Survivors Guilt

Trigger Warning: This post is all about triggers. Triggers are different for everyone. You never know when they are going to show up. I am sharing in hopes of helping others.

Survivors Guilt

Over the last 6 months there have been a lot of domestic violence murders in the news. Each one sent me spiraling a little more. To which I am grateful as it led to more personal growth.

I am grateful for an article by Ellen Hendriksen, Ph.D. Titled Six Tips for Handling Survivor Guilt. It states: “When tragedy hits those closest to us but leaves us unscathed, some of us thank our lucky stars, but others feel guilty. “Why not me?” we ask, or, “What could I have done to prevent this?” These statements are the hallmarks of an unofficial but very real phenomenon called survivor guilt.

When an individual believes they have done something wrong by surviving a tragic event where others have died or otherwise succumbed, survivor guilt takes hold. It can manifest a”cross the spectrum, from bittersweet feelings to all-out despair. Most commonly, survivor guilt occurs after a large-scale catastrophe (like battlefield deaths or plane crashes), but it can also pop up in unexpected ways.”

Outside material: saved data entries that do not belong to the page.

### src/rtl/game_pkg.sv
// rtl/game_pkg.sv - shared game-flow types, game-over codes and screen codes
package game_pkg;

    typedef enum logic [2:0] {
        IDLE      = 3'd0,
        RESTART   = 3'd1,
        GRACE     = 3'd2,
        PLAY      = 3'd3,
        TOM_WIN   = 3'd4,
        JERRY_WIN = 3'd5,
        MATCH_END = 3'd6
    } game_state_t;

    // Game-over codes shared with the upstream detector; 2'b11 is treated as GO_CAUGHT.
    localparam logic [1:0] GO_NONE   = 2'b00;
    localparam logic [1:0] GO_CHEESE = 2'b01;
    localparam logic [1:0] GO_CAUGHT = 2'b10;

    localparam logic [1:0] SCR_TITLE = 2'b00;
    localparam logic [1:0] SCR_GAME  = 2'b01;
    localparam logic [1:0] SCR_TOM   = 2'b10;
    localparam logic [1:0] SCR_JERRY = 2'b11;

    // Screen shown while in state st; MATCH_END keeps whichever banner is up.
    function automatic logic [1:0] screen_for(input game_state_t st, input logic [1:0] cur);
        case (st)
            IDLE:                   screen_for = SCR_TITLE;
            RESTART, GRACE, PLAY:   screen_for = SCR_GAME;
            TOM_WIN:                screen_for = SCR_TOM;
            JERRY_WIN:              screen_for = SCR_JERRY;
            MATCH_END:              screen_for = cur;
            default:                screen_for = SCR_TITLE;
        endcase
    endfunction

endpackage

### src/rtl/frame_counter.sv
// rtl/frame_counter.sv - frame_tick counter with sync clear, saturation and done flag
//   clk, rst   : clock, asynchronous active-high reset
//   clear      : synchronous clear to zero (has priority over tick)
//   tick       : count enable, one pulse per frame
//   limit      : saturation value
//   done       : count has reached limit, or reaches it with this cycle's tick
module frame_counter #(
    parameter int W = 8
) (
    input  logic         clk,
    input  logic         rst,
    input  logic         clear,
    input  logic         tick,
    input  logic [W-1:0] limit,
    output logic         done
);

    logic [W-1:0] count;
    logic [W:0]   count_inc;

    assign count_inc = {1'b0, count} + (W+1)'(1);

    // done looks one tick ahead so a tick and a dependent event in the same
    // cycle are handled as "tick first, then event".
    assign done = (count >= limit) || (tick && (count_inc >= {1'b0, limit}));

    always_ff @(posedge clk or posedge rst) begin
        if (rst) begin
            count <= '0;
        end else if (clear) begin
            count <= '0;
        end else if (tick && (count < limit)) begin
            count <= count_inc[W-1:0];
        end
    end

endmodule
--- src/rtl/multicycle_ctrl_pkg.sv ---
// Shared encodings for the multi-cycle RV32I sequencer: opcodes, FSM states,
// instruction classes and error codes.
package multicycle_ctrl_pkg;

    typedef enum logic [2:0] {
        ST_IDLE   = 3'd0,
        ST_FETCH  = 3'd1,
        ST_DECODE = 3'd2,
        ST_EXEC   = 3'd3,
        ST_MEM    = 3'd4,
        ST_WB     = 3'd5,
        ST_HALT   = 3'd6
    } state_e;

    localparam logic [6:0] OP_R     = 7'b0110011;
    localparam logic [6:0] OP_IALU  = 7'b0010011;
    localparam logic [6:0] OP_LOAD  = 7'b0000011;
    localparam logic [6:0] OP_STORE = 7'b0100011;
    localparam logic [6:0] OP_BR    = 7'b1100011;
    localparam logic [6:0] OP_JAL   = 7'b1101111;
    localparam logic [6:0] OP_JALR  = 7'b1100111;
    localparam logic [6:0] OP_LUI   = 7'b0110111;
    localparam logic [6:0] OP_AUIPC = 7'b0010111;

    localparam logic [3:0] CLS_R     = 4'd0;
    localparam logic [3:0] CLS_IALU  = 4'd1;
    localparam logic [3:0] CLS_LOAD  = 4'd2;
    localparam logic [3:0] CLS_STORE = 4'd3;
    localparam logic [3:0] CLS_BR    = 4'd4;
    localparam logic [3:0] CLS_JAL   = 4'd5;
    localparam logic [3:0] CLS_JALR  = 4'd6;
    localparam logic [3:0] CLS_LUI   = 4'd7;
    localparam logic [3:0] CLS_AUIPC = 4'd8;
    localparam logic [3:0] CLS_ILL   = 4'd15;

    localparam logic [1:0] ERR_NONE     = 2'b00;
    localparam logic [1:0] ERR_ILLEGAL  = 2'b01;
    localparam logic [1:0] ERR_IMEM_TMO = 2'b10;
    localparam logic [1:0] ERR_DMEM_TMO = 2'b11;

    // run is only looked at on an instruction boundary.
    function automatic state_e after_retire(input logic run);
        return run ? ST_FETCH : ST_IDLE;
    endfunction

endpackage
==> src/rtl/rom_scan_ctrl.sv <==
// Glyph/text ROM sequencer: walks the 8-entry ROM, latches glyphs onto the segment
// output and streams paired text bytes over valid/ready. Optional macro: SKIP_BLANK_EN.
module rom_scan_ctrl #(
  parameter int DWELL_W = 8,
  parameter int IDX_W   = 3
) (
  input  logic               clk,
  input  logic               rst,
  input  logic               en,
  input  logic [DWELL_W-1:0] dwell,
  input  logic [7:0]         rom_data1,
  input  logic [7:0]         rom_data2,
  output logic [IDX_W-1:0]   rom_addr,
  output logic [7:0]         seg_out,
  output logic [7:0]         tx_data,
  output logic               tx_valid,
  input  logic               tx_ready,
  output logic               step,
  output logic               wrap
);

  localparam logic [1:0] IDLE  = 2'd0;
  localparam logic [1:0] LOAD  = 2'd1;
  localparam logic [1:0] SEND  = 2'd2;
  localparam logic [1:0] DWELL = 2'd3;

  logic [1:0]         state;
  logic [DWELL_W-1:0] cnt;
  logic               blank;
  logic               last_idx;

  assign last_idx = &rom_addr;

`ifdef SKIP_BLANK_EN
  // an all-dark glyph is skipped in a single cycle without touching the stream
  assign blank = (rom_data1 == 8'h00);
`else
  assign blank = 1'b0;
`endif

  always_ff @(posedge clk or posedge rst) begin
    if (rst) begin
      state    <= IDLE;
      rom_addr <= '0;
      seg_out  <= 8'h00;
      tx_data  <= 8'h00;
      tx_valid <= 1'b0;
      step     <= 1'b0;
      wrap     <= 1'b0;
      cnt      <= '0;
    end else begin
      step <= 1'b0;
      wrap <= 1'b0;
      case (state)
        IDLE: if (en) state <= LOAD;
        LOAD: begin
          if (blank) begin
            rom_addr <= rom_addr + 1'b1;
            step     <= 1'b1;
            wrap     <= last_idx;
            state    <= en ? LOAD : IDLE;
          end else begin
            seg_out  <= rom_data1;
            tx_data  <= rom_data2;
            tx_valid <= 1'b1;
            state    <= SEND;
          end
        end
        // tx_valid only drops on a handshake, regardless of en
        SEND: if (tx_ready) begin
          tx_valid <= 1'b0;
          cnt      <= dwell;
          state    <= DWELL;
        end
        DWELL: begin
          if (cnt == '0) begin
            rom_addr <= rom_addr + 1'b1;
            step     <= 1'b1;
            wrap     <= last_idx;
            state    <= en ? LOAD : IDLE;
          end else begin
            cnt <= cnt - 1'b1;
          end
        end
        default: state <= IDLE;
      endcase
    end
  end

endmodule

I have not personally know any of these victims or their families there has been guilt associated with getting out my relationship. I was told by our marriage counselor that X would kill me if I stayed. On of the women kill had gotten out of her relationship, but she was being stocked and blackmailed by her X before he killed her. This triggered nightmares which lead to the discovery that it was survivors guilt I was dealing with.

In an article by Diana Raab Ph.D. titled What Everybody Should Know About Survivor’s Guilt stated, “In truth, it’s not logical for someone to feel responsible for another person’s fate, but guilt is not something we necessarily have any control over. However, survivor’s guilt is a normal response to loss. Not everyone experiences this type of guilt, but it’s often a feeling that is difficult to shake. It’s been said that some people are more prone to it, such as those with a history of depression and low self-esteem.”

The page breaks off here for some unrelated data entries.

==> src/rtl/wo_reg_pkg.sv <==
// Shared definitions for the write-only register bank: FSM state encoding
// and where the commit address sits relative to the channel count.
package wo_reg_pkg;

  typedef enum logic {
    ST_IDLE   = 1'b0,
    ST_COMMIT = 1'b1
  } state_e;

  // Commit address = NUM_REGS + offset (first index past the channels).
  localparam int COMMIT_ADDR_OFS = 0;

  function automatic int commit_addr(input int num_regs);
    return num_regs + COMMIT_ADDR_OFS;
  endfunction

endpackage

==> src/rtl/wo_reg_channel.sv <==
// One write-only channel. With WOREG_SHADOW_EN a write lands in a shadow
// and only reaches the output on commit_i; otherwise writes go straight
// to the output register.
module wo_reg_channel #(
  parameter int                  WID_DATA  = 32,
  parameter logic [WID_DATA-1:0] RST_VALUE = '0
) (
  input  logic                gclk,
  input  logic                grst_n,
  input  logic                wr_i,
  input  logic [WID_DATA-1:0] data_i,
`ifdef WOREG_SHADOW_EN
  input  logic                commit_i,
  output logic                pend_o,
`endif
  output logic [WID_DATA-1:0] dout_o,
  output logic                upd_o
);

  logic [WID_DATA-1:0] dout_q;
  logic                upd_q;

`ifdef WOREG_SHADOW_EN
  logic [WID_DATA-1:0] shadow_q;
  logic                pend_q;

  // Commit copies shadow to output; writes never coincide with a commit
  // because the bank is not ready while committing.
  always_ff @(posedge gclk or negedge grst_n) begin
    if (!grst_n) begin
      shadow_q <= RST_VALUE;
      dout_q   <= RST_VALUE;
      pend_q   <= 1'b0;
      upd_q    <= 1'b0;
    end else begin
      upd_q <= commit_i;
      if (commit_i) begin
        dout_q <= shadow_q;
        pend_q <= 1'b0;
      end else if (wr_i) begin
        shadow_q <= data_i;
        pend_q   <= 1'b1;
      end
    end
  end

  assign pend_o = pend_q;
`else
  // Direct write: output loads at the accepting edge, update pulses after.
  always_ff @(posedge gclk or negedge grst_n) begin
    if (!grst_n) begin
      dout_q <= RST_VALUE;
      upd_q  <= 1'b0;
    end else begin
      upd_q <= wr_i;
      if (wr_i) dout_q <= data_i;
    end
  end
`endif

  assign dout_o = dout_q;
  assign upd_o  = upd_q;

endmodule

==> src/rtl/write_only_reg_bank.sv <==
// Bank of NUM_REGS write-only channels. Define WOREG_SHADOW_EN for
// shadow + atomic masked commit (address NUM_REGS); without it, writes
// update the outputs directly and the commit address is ignored.
module write_only_reg_bank
  import wo_reg_pkg::*;
#(
  parameter int                  NUM_REGS  = 4,
  parameter int                  WID_DATA  = 32,
  parameter logic [WID_DATA-1:0] RST_VALUE = '0,
  localparam int                 WID_ADDR  = $clog2(NUM_REGS + 1)
) (
  input  logic                         Sys_Clock,
  input  logic                         Sys_Reset,
  input  logic                         Sys_WE,
  input  logic [WID_ADDR-1:0]          Sys_Addr,
  input  logic [WID_DATA-1:0]          Sys_Data,
  output logic                         Sys_Ready,
  output logic [NUM_REGS*WID_DATA-1:0] Reg_DataOut,
  output logic [NUM_REGS-1:0]          Reg_Update,
  output logic [NUM_REGS-1:0]          Reg_Pending
);

  logic [NUM_REGS-1:0][WID_DATA-1:0] dout_w;
  logic [NUM_REGS-1:0]               wr_w;
  logic [NUM_REGS-1:0]               upd_w;
  logic                              accept_w;

  assign accept_w = Sys_WE & Sys_Ready;

  // Address decode to per-channel write strobes; out-of-range hits nothing.
  always_comb begin
    wr_w = '0;
    for (int i = 0; i < NUM_REGS; i++)
      wr_w[i] = accept_w && (Sys_Addr == WID_ADDR'(i));
  end

`ifdef WOREG_SHADOW_EN
  state_e              state_q, state_d;
  logic [NUM_REGS-1:0] mask_q;
  logic [NUM_REGS-1:0] commit_w;
  logic [NUM_REGS-1:0] pend_w;
  logic                commit_hit_w;

  assign commit_hit_w = accept_w && (Sys_Addr == WID_ADDR'(commit_addr(NUM_REGS)));

  // State register.
  always_ff @(posedge Sys_Clock or negedge Sys_Reset) begin
    if (!Sys_Reset) state_q <= ST_IDLE;
    else            state_q <= state_d;
  end

  // Next state: a commit request costs exactly one COMMIT cycle.
  always_comb begin
    state_d = state_q;
    case (state_q)
      ST_IDLE:   if (commit_hit_w) state_d = ST_COMMIT;
      ST_COMMIT: state_d = ST_IDLE;
      default:   state_d = ST_IDLE;
    endcase
  end

  // Outputs: stall writers while committing; fire the latched mask.
  always_comb begin
    Sys_Ready = (state_q == ST_IDLE);
    commit_w  = (state_q == ST_COMMIT) ? mask_q : '0;
  end

  // Only channels pending at request time take part in the commit.
  always_ff @(posedge Sys_Clock or negedge Sys_Reset) begin
    if (!Sys_Reset)        mask_q <= '0;
    else if (commit_hit_w) mask_q <= Sys_Data[NUM_REGS-1:0] & pend_w;
  end

  assign Reg_Pending = pend_w;
`else
  assign Sys_Ready   = 1'b1;
  assign Reg_Pending = '0;
`endif

  for (genvar g = 0; g < NUM_REGS; g++) begin : g_ch
    wo_reg_channel #(
      .WID_DATA  (WID_DATA),
      .RST_VALUE (RST_VALUE)
    ) u_ch (
      .gclk     (Sys_Clock),
      .grst_n   (Sys_Reset),
      .wr_i     (wr_w[g]),
      .data_i   (Sys_Data),
`ifdef WOREG_SHADOW_EN
      .commit_i (commit_w[g]),
      .pend_o   (pend_w[g]),
`endif
      .dout_o   (dout_w[g]),
      .upd_o    (upd_w[g])
    );
  end

  assign Reg_DataOut = dout_w;
  assign Reg_Update  = upd_w;

endmodule

==> config.mk <==
export PLATFORM = sky130hd
export DESIGN_NAME = write_only_reg_bank
export DESIGN_NICKNAME = d
export VERILOG_FILES = /design/src/rtl/wo_reg_pkg.sv /design/src/rtl/wo_reg_channel.sv /design/src/rtl/write_only_reg_bank.sv
export SDC_FILE = /design/constraint.sdc
export NUM_CORES = 1
export LEC_CHECK = 0
export ABC_AREA = 0
export BUFFER_PORTS_ARGS = -buffer_cell sky130_fd_sc_hd__buf_2
export CAP_MARGIN = 30
export CELL_PAD_IN_SITES_DETAIL_PLACEMENT = 1
export CELL_PAD_IN_SITES_GLOBAL_PLACEMENT = 1
export CORE_AREA = 2 2 133 135
export DETAILED_ROUTE_END_ITERATION = 16
export DIE_AREA = 0 0 135 137
export MAX_ROUTING_LAYER = met4
export PLACE_DENSITY_LB_ADDON = 0.25
export SYNTH_ARGS = -nofsm -noshare
export SYNTH_HDL_FRONTEND = slang
export SYNTH_SLANG_ARGS = --single-unit
==> constraint.sdc <==
create_clock -name Sys_Clock -period 2 [get_ports Sys_Clock]
set_input_delay 0.1 -clock Sys_Clock [delete_from_list [all_inputs] [get_ports Sys_Clock]]
set_output_delay 0.1 -clock Sys_Clock [all_outputs]
set_load 0.05 [all_outputs]
==> impl_results.md <==
- Status: completed
- Vias per cell: 4.334
- Main area contributors after synthesis: dfrtp_1 (66%), mux2_2 (28%), buf_6 (2.0%), buf_4 (1.3%), mux2_1 (1.1%)
- Die width: 135 um
- Slew at the pin closest to its max-slew limit: 0.5246 ns
- Layout cells sized above 1: 64.84%
- Max H-tree Level: 4
- FMAX: 0.8677 GHz
- Hold Crit Depth: 3
- Detail Route met3 WL: 782 um
- Layout fillers: 1799
- Yosys top cell area share: 65.92%
- Setup repair bufs after CTS: 0
- Cell Count, Final, Fillers Out: 737
- Critical path class: flip-flop to primary output
- Worst path top cell family by delay: flip-flops
- GP Congestion: 0.7153
- Die height: 137 um
- Placed inst area: 6075 um2
- Leak: 0.003332 uW
- Starting density of the core: 29.38%
- Drt first pass iters: 4
- Reg-to-reg slack, setup: 1.23 ns
- Yosys warnings: 0
- Max-Cap Viols: 0
- Layout Nets: 537
- Final setup vio count: 0
- Dpl hpwl: 8402 um
- Tcrit/Tclk final: 57.63%
- Hold endpoint: g_ch[1].u_ch.upd_o$_DFF_PN0_
- Synth Register Bits: 132
- Slew margin rel.: 65.02%
- Core area: 17060 um2
- Fin crit period: 1.153 ns
- Max clock buf depth: 2
- Peak VDD IR: 0.5745 mV
- Final wirelength: 12450 um
- Inserted Clock Buffers: 17
- Design Area, Final: 6977 um2
- Avg Inst Size Synth: 17.28 um2
- CTS sink count: 132
- Starting DRT DRC Count: 42
- Critical path buffer and inverter count: 1
- RR Endpoint: g_ch[0].u_ch.dout_o[1]$_DFFE_PN0P_
- Vias in the first global route: 3421
- Routed wire length on met2: 6320 um
- Post-synth top flop: dfrtp_1
- Synth cell types: 12
- Synth area leader: dfrtp_1
- Post-Syn Area: 5011 um2
- Req. time, crit path: 1.90 ns
- Final Hold Vio Count: 0
- P per Cell Area: 1446 nW/um2
- Most frequent cell after synthesis: dfrtp_1
- Ports: 175
- Reg-to-reg startpoint: g_ch[0].u_ch.dout_o[1]$_DFFE_PN0P_
- Psw: 4052 uW
- Max-slew violations: 0
- Seq/Total Area, Yosys: 65.92%
- Synth cell count leaders: dfrtp_1 (132), mux2_2 (123), buf_4 (9), buf_6 (9)
- Setup tns final: 0 ns
- Die area: 18500 um2
- Routed vias: 3194
- Critical-path top delay cell: dfrtp_1
- Flop pwr share: 35.0%
- Crit. End Element: primary output
- First-pass GRT wire length: 19250 um
- Average wire per standard cell: 16.90 um
- Gate power share: 35.1%
- Antenna fix cells: 0
- Crit path DAT: 1.05 ns
- FF-to-FF path depth: 1
- Slowest stage delay, CP: 0.36 ns
- Switching Fraction: 40.18%
- Global Route Usage Sum: 14.35%
- EDFF count, synth: 0
- Post-synth ARST share: 100.0%
- CTS tree: built
- Clock Power Share: 29.9%
- Buffers on Ports: 169
- Syn-to-layout area delta: 39.23%
- DP Cell Count: 672
- Min-delay src: Sys_Addr[2]
- Clock transition at the registers of the reported paths: 0.06 ns
- P_int: 6033 uW
- Worst-Skew Late Latency: 0.41 ns
- Antenna violations before repair: 0
- Startpoint types: flip-flop
- Fin util: 40.90%
- Crit path cell chain: buf_2
- Wl on met1: 5148 um
- Highest net fanout along the worst path: 2
- DRC: 0
- RSZ-0062 raised after global routing: false
- Hold Path Class: primary input to flip-flop
- Max Used Layer: met4
- Syn Inst Count: 290
- Root cell of the clock tree: clkbuf_16
- GRT Residual Overflow: 0
- Layout Skew: 0 ns
- Row count: 48
- Final antenna-violating net count: 0
- Largest net degree at the start of global routing: 68
[per-stage QoR]
| stage | power, uW | hold WS (ns) | worst slack [ns] |
|---|---|---|---|
| floorplan | 6172 | -0.1956 | 0.8185 |
| global route | 10530 | 0.1703 | 0.7818 |
| finish | 10090 | 0.1666 | 0.8475 |
| detailed placement | 7104 | 0.08952 | 0.6148 |
| global placement | 7044 | 0.08943 | 0.6323 |
| CTS | 10240 | 0.1565 | 0.8201 |
[timing repair]
action	in CTS	in global routing
hold buffers	33	0
endpoints found under the hold margin	179	0
gates resized for setup	0	0
[worst max-delay path by stage]
| stage | from | end | slack [ns] | depth (start not counted) |
|---|---|---|---|---|
| final | g_ch[0].u_ch.dout_o[10]$_DFFE_PN0P_ | Reg_DataOut[10] | 0.85 | 1 |
| after global routing | g_ch[0].u_ch.dout_o[10]$_DFFE_PN0P_ | Reg_DataOut[10] | 0.78 | 1 |
| after CTS | g_ch[0].u_ch.dout_o[10]$_DFFE_PN0P_ | Reg_DataOut[10] | 0.82 | 1 |
| after detailed placement | Sys_Addr[1] | g_ch[0].u_ch.dout_o[25]$_DFFE_PN0P_ | 0.61 | 4 |
| after global placement | Sys_Addr[2] | g_ch[2].u_ch.dout_o[19]$_DFFE_PN0P_ | 0.63 | 4 |
| after floorplan | Sys_Addr[0] | g_ch[0].u_ch.dout_o[10]$_DFFE_PN0P_ | 0.82 | 3 |
[layout by cell type, fill, tap and decap left out]
master	instances
and4bb_2	1
buf_12	3
buf_2	168
buf_4	5
buf_6	1
bufinv_16	2
clkbuf_1	4
clkbuf_16	17
clkbuf_8	2
clkinv_2	4
clkinv_4	1
clkinvlp_4	2
conb_1	5
dfrtp_1	132
dlygate4sd3_1	33
inv_1	1
mux2_1	5
mux2_2	123
nand4b_2	1
nor4b_4	1
nor4bb_4	1
[area by class of cell]
type / count / area, um2 / area share, %
clock buffers: 23 / 467.9 / 6.707
clock inverters: 9 / 103.9 / 1.489
inverters: 1 / 3.754 / 0.05380
multi-input cells: 137 / 1536 / 22.02
flip-flops and latches: 132 / 3303 / 47.35
well taps: 225 / 281.5 / 4.035
repair buffers: 210 / 1280 / 18.35
[power groups by stage]
| stage | Sequential (uW) | Clock (uW) | Combinational [uW] |
|---|---|---|---|
| after floorplan | 5600 | 0 | 577 |
| after global placement | 3550 | 0 | 3490 |
| after detailed placement | 3580 | 0 | 3520 |
| after CTS | 3540 | 3120 | 3580 |
| after global routing | 3620 | 3240 | 3670 |
| final | 3530 | 3020 | 3540 |
[routing by layer]
| metal | GRT usage, % | vias up |
|---|---|---|
| met1 | 16.30 | 1632 |
| li1 | - | 1436 |
| met5 | - | - |
| met2 | 23.04 | 107 |
| met4 | 6.134 | 0 |
| met3 | 5.148 | 19 |
[registers in the layout, indices dropped and copies added (netlist names)]
name              cells
g_ch.u_ch.dout_o    128
g_ch.u_ch.upd_o       4
[cells by family after synthesis]
kind of cell / Yosys count / synth area share, %
buffers and inverters: 24 / 3.945
DFF: 132 / 65.92
other: 2 / 0.1499
muxes: 128 / 28.76
and+or+nand+nor: 4 / 1.223
Note: power is estimated with default switching activity, not from simulation.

Which makes so much sense to me. I have struggled with depression and low self-esteem. And I know that my thoughts around domestic violence are not logical. I often wonder why I was able to get out and stay safe while others have not.

In 6 Ways to Survive Survivor Guilt By Ellen Hendriksen, PhD, Savvy Psychologist states, “In situations where you couldn’t possibly have known but you still feel guilty, guilt may be functioning as a false sense of control. By feeling guilty and taking responsibility, we tell ourselves that it wasn’t all pointless and random.”

I have putting into practice the tips and ways to survive survivors guilt are the same in the articles quoted above. They have really helped me continue my process of healing. Those tips are as follows:

  1. Ask who is truly responsible
  2. Remind yourself you can handle sadness and loss
  3. Think about how people who love you feel about your survival
  4. It’s not a zero-sum game
  5. Do something meaningful for someone else
  6. This goes without saying, but take care of yourself

The most import tip for me is #3. Thinking about how people who love me feel about my survival has been profound. I find gratitude that I did survive and that I am able to continue to heal and grow. I find joy and peace as I look at all of the amazing things that have taken place since getting out of my abusive relationship. I am also able to share my experiences to support and help others.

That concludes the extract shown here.